§ ASSIGNMENT
In how many lines of the data below does the word "inverters" appear? Reply with the number and nothing more.

Saved entries:
==> config.mk <==
export PLATFORM = sky130hd
export DESIGN_NAME = card_host_status_irq
export DESIGN_NICKNAME = d
export VERILOG_FILES = /design/src/card_host_pkg.sv /design/src/card_host_status_irq.sv /design/src/pin_sync.sv
export SDC_FILE = /design/constraint.sdc
export NUM_CORES = 1
export LEC_CHECK = 0
export BUFFER_PORTS_ARGS = -buffer_cell sky130_fd_sc_hd__buf_2
export CORE_UTILIZATION = 40
export CTS_CLUSTER_DIAMETER = 30
export CTS_CLUSTER_SIZE = 20
export DETAILED_ROUTE_END_ITERATION = 10
export GPL_TIMING_DRIVEN = 0
export SYNTH_ARGS = -nofsm -noshare
export SYNTH_HDL_FRONTEND = slang
export SYNTH_HIERARCHICAL = 1
export SYNTH_SLANG_ARGS = --single-unit
==> constraint.sdc <==
create_clock -name mclk -period 3.4 [get_ports mclk]
set_clock_uncertainty 0.15 [all_clocks]
set_input_delay 0.68 -clock mclk [delete_from_list [all_inputs] [get_ports mclk]]
set_output_delay 0.68 -clock mclk [all_outputs]
set_load 0.01 [all_outputs]
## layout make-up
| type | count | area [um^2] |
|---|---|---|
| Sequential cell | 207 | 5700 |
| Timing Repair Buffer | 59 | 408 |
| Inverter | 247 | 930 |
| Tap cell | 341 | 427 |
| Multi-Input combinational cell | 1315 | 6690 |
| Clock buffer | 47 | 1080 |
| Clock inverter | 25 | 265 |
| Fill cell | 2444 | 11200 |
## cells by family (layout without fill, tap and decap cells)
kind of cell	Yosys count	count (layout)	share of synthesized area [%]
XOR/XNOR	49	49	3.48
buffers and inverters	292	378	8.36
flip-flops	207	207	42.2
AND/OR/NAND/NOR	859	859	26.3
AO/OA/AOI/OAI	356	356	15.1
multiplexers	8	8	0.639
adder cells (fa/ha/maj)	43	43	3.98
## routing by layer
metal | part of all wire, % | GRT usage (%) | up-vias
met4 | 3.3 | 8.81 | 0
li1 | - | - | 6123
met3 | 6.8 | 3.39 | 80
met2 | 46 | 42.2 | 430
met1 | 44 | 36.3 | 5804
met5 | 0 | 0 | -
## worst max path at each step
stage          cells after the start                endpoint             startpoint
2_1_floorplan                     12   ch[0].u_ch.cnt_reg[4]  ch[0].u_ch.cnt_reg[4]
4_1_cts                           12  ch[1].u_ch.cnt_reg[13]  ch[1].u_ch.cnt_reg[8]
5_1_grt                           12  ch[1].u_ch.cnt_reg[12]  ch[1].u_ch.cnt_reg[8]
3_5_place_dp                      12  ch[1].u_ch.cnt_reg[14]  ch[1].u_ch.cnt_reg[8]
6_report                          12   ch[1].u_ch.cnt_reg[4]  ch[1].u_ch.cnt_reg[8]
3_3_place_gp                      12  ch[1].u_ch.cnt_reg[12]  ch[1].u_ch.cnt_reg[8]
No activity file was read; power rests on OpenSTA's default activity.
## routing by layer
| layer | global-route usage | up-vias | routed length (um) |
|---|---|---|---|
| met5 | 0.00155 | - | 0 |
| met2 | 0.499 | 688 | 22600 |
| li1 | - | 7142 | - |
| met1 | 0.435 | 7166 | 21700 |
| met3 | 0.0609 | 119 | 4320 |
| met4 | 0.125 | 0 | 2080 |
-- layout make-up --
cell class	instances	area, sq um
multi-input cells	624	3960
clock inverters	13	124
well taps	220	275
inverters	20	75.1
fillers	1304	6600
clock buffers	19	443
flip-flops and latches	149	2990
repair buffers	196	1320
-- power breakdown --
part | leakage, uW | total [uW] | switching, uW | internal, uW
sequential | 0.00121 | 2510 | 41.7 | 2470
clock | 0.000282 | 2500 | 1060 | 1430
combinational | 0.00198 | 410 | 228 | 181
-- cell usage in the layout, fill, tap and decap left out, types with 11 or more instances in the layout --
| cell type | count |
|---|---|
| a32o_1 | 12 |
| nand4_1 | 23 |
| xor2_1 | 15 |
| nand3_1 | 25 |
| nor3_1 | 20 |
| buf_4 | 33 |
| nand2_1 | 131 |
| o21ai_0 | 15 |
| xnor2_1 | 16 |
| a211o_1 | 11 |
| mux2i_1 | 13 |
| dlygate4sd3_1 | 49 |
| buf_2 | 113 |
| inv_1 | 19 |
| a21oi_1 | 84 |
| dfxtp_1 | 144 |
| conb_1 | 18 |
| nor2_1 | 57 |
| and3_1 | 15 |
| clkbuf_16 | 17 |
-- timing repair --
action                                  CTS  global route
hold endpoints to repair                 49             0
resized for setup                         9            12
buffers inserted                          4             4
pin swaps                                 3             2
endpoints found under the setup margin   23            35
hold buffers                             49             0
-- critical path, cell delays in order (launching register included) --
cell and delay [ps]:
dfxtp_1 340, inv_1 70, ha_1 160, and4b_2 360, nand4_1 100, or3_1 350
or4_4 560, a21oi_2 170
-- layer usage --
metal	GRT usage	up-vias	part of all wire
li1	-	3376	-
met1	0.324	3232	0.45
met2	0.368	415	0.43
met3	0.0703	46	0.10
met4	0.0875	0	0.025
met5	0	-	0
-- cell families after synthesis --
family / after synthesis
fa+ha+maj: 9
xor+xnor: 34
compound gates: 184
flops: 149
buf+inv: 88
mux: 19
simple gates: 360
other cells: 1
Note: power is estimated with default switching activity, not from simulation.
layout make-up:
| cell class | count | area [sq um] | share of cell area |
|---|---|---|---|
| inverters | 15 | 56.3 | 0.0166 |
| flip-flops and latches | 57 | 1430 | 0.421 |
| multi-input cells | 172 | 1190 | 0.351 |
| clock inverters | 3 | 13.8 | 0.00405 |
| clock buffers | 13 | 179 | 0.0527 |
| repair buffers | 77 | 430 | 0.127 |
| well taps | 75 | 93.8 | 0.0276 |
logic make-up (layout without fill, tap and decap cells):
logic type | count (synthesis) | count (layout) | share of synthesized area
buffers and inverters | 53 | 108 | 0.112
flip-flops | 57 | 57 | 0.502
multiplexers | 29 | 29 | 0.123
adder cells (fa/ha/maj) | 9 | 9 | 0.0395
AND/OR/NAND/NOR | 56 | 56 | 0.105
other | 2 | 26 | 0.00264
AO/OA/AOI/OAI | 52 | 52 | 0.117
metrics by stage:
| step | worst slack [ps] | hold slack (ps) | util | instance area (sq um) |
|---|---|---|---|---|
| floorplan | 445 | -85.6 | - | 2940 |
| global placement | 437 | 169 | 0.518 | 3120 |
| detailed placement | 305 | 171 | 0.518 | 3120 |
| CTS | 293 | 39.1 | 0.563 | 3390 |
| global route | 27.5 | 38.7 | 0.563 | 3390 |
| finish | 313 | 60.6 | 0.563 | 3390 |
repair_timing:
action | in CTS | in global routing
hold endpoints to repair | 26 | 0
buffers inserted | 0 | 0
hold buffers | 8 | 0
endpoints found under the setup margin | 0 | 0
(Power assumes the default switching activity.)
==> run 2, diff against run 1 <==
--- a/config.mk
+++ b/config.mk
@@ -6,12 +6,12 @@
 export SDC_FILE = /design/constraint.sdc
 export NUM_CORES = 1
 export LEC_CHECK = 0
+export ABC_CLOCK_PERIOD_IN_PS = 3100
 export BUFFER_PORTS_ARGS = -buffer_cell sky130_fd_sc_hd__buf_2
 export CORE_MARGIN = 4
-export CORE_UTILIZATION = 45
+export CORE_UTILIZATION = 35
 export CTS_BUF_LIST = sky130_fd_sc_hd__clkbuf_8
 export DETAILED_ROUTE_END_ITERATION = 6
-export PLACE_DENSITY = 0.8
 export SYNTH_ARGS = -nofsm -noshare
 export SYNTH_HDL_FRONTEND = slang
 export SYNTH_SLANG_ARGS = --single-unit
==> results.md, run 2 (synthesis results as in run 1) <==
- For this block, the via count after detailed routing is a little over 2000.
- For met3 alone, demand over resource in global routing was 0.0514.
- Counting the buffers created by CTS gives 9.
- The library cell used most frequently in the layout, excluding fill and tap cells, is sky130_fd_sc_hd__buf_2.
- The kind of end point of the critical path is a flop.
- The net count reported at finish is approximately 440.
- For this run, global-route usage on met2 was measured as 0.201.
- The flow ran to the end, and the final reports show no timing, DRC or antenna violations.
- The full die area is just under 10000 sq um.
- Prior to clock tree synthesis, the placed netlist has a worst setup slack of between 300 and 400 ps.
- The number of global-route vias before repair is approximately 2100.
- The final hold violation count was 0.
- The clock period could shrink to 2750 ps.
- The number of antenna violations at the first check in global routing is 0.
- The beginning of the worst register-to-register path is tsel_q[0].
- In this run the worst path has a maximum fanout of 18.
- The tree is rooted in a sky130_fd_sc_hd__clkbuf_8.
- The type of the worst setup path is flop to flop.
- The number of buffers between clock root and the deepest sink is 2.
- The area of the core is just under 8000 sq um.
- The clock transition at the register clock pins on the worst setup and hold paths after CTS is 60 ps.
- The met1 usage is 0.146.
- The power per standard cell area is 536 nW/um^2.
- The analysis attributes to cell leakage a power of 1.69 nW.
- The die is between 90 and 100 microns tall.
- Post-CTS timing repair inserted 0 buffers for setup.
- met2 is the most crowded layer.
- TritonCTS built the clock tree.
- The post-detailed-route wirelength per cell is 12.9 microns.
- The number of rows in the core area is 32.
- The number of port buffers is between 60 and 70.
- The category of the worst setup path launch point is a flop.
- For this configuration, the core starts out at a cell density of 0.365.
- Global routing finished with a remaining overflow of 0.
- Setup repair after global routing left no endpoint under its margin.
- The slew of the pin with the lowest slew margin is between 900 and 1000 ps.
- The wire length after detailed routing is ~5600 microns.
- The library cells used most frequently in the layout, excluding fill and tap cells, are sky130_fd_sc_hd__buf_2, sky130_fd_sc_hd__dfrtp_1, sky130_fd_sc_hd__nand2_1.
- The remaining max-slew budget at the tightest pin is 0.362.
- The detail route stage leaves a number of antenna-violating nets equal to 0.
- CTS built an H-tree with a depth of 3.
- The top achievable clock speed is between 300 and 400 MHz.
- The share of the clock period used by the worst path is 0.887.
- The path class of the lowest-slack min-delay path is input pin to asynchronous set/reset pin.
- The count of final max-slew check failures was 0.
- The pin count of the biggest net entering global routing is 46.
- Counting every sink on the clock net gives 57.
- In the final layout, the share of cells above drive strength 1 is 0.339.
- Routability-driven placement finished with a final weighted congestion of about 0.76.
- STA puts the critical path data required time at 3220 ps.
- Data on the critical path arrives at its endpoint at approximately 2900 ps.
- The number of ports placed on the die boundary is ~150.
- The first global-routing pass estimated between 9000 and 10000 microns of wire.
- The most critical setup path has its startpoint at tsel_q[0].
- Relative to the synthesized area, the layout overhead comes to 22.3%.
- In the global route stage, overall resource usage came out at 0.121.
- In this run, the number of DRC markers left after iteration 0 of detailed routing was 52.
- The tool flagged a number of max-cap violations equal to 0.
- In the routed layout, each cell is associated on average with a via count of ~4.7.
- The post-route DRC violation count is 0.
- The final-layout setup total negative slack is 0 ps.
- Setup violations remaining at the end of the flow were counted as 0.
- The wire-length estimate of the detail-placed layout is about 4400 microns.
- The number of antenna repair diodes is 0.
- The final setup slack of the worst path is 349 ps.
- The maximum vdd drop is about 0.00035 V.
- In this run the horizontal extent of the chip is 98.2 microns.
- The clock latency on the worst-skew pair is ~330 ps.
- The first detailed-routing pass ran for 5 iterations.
### src/spi_master_pkg.sv
// Purpose: shared constants of the usart spi master transfer block
// Assumes: apb with 32-bit data, one aligned word per register
// Notes: narrow registers sit in the low bits (baud in 11:0), upper bits read zero
package spi_master_pkg;
   // register byte addresses
   localparam logic [11:0] ADDR_DATA = 12'h000;
   localparam logic [11:0] ADDR_STATUS_A = 12'h004;
   localparam logic [11:0] ADDR_CONTROL_B = 12'h008;
   localparam logic [11:0] ADDR_CONTROL_C = 12'h00c;
   localparam logic [11:0] ADDR_BAUD = 12'h010;
   // spi_status_a fields
   localparam int RXC_BIT = 7;
   localparam int TXC_BIT = 6;
   localparam int UDRE_BIT = 5;
   // spi_control_b fields
   localparam int RXCIE_BIT = 7;
   localparam int TXCIE_BIT = 6;
   localparam int EMPTY_IE_BIT = 5;
   localparam int RXEN_BIT = 4;
   localparam int TXEN_BIT = 3;
   // spi_control_c fields
   localparam int MODE_HI_BIT = 7;
   localparam int MODE_LO_BIT = 6;
   localparam int ORDER_BIT = 2;
   localparam int CPHA_BIT = 1;
   localparam int CPOL_BIT = 0;
   localparam logic [1:0] MODE_MASTER_SPI = 2'h3;
   // reset values
   localparam logic [7:0] CONTROL_B_RST = 8'h00;
   localparam logic [7:0] CONTROL_C_RST = 8'h00;
   localparam logic [11:0] BAUD_RST = 12'h000;
   // frame shape
   localparam int FRAME_BITS = 8;
   localparam logic [3:0] LAST_EDGE = 4'hf;
   localparam logic [1:0] RX_DEPTH = 2'h2;
   typedef enum logic {ST_IDLE, ST_SHIFT} xfer_state_t;
endpackage
$ cat src/pcie_ext_cap_params.svh
`ifndef PCIE_EXT_CAP_PARAMS_SVH
`define PCIE_EXT_CAP_PARAMS_SVH

// ==========================================
// Register offsets (byte addresses)
`define PB_HDR_OFF 12'h20c
`define DATA_SEL_OFF 12'h210
`define PB_DATA_OFF 12'h214
`define PB_CAP_OFF 12'h218
`define ACS_HDR_OFF 12'h220
`define ACS_CTRL_OFF 12'h224
`define EGRESS_OFF 12'h228
`define LTR_HDR_OFF 12'h230

// ==========================================
// Capability header contents
`define PB_CAP_ID 16'h0004
`define ACS_CAP_ID 16'h000d
`define LTR_CAP_ID 16'h0018
`define CAP_VERSION 4'h1
`define NEXT_UP 12'h230
`define NEXT_DN 12'h220
`define NEXT_END 12'h000

// ==========================================
// Power budgeting reset values and selectors
`define BASE_POWER_RST 8'h04
`define SCALE_RST 2'h0
`define SUBSTATE_RST 3'h0
`define PMSTATE_RST 2'h0
`define TYPE_MAX 3'h7
`define TYPE_SUST 3'h3
`define RAIL_RST 3'h2
`define SYS_ALLOC_RST 1'h0
`define SEL_MAX 8'h00
`define SEL_SUST 8'h01
`define DATA_SEL_RST 8'h00

// ==========================================
// Access control fields
`define ACS_CAP_BITS 7'h7f
`define ACS_EN_LSB 16
`define ACS_EN_RST 7'h00
`define EGRESS_EN_BIT 5
`define EGRESS_RST 8'h00

`endif

$ cat src/pcie_ext_cap_pkg.sv
package pcie_ext_cap_pkg;

  // ==========================================
  // Power budgeting data word
  typedef struct packed {
    logic [10:0] rsvd;
    logic [2:0] rail;
    logic [2:0] cond_type;
    logic [1:0] pm_state;
    logic [2:0] sub_state;
    logic [1:0] scale;
    logic [7:0] base_power;
  } power_data_t;

  // ==========================================
  // Extended capability header word
  typedef struct packed {
    logic [11:0] next_ptr;
    logic [3:0] version;
    logic [15:0] cap_id;
  } cap_header_t;

  // ==========================================
  // Access control capability and control word
  typedef struct packed {
    logic [8:0] rsvd_hi;
    logic [6:0] enable;
    logic [7:0] vec_size;
    logic rsvd_lo;
    logic [6:0] support;
  } acs_word_t;

endpackage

§ THE ANSWER
6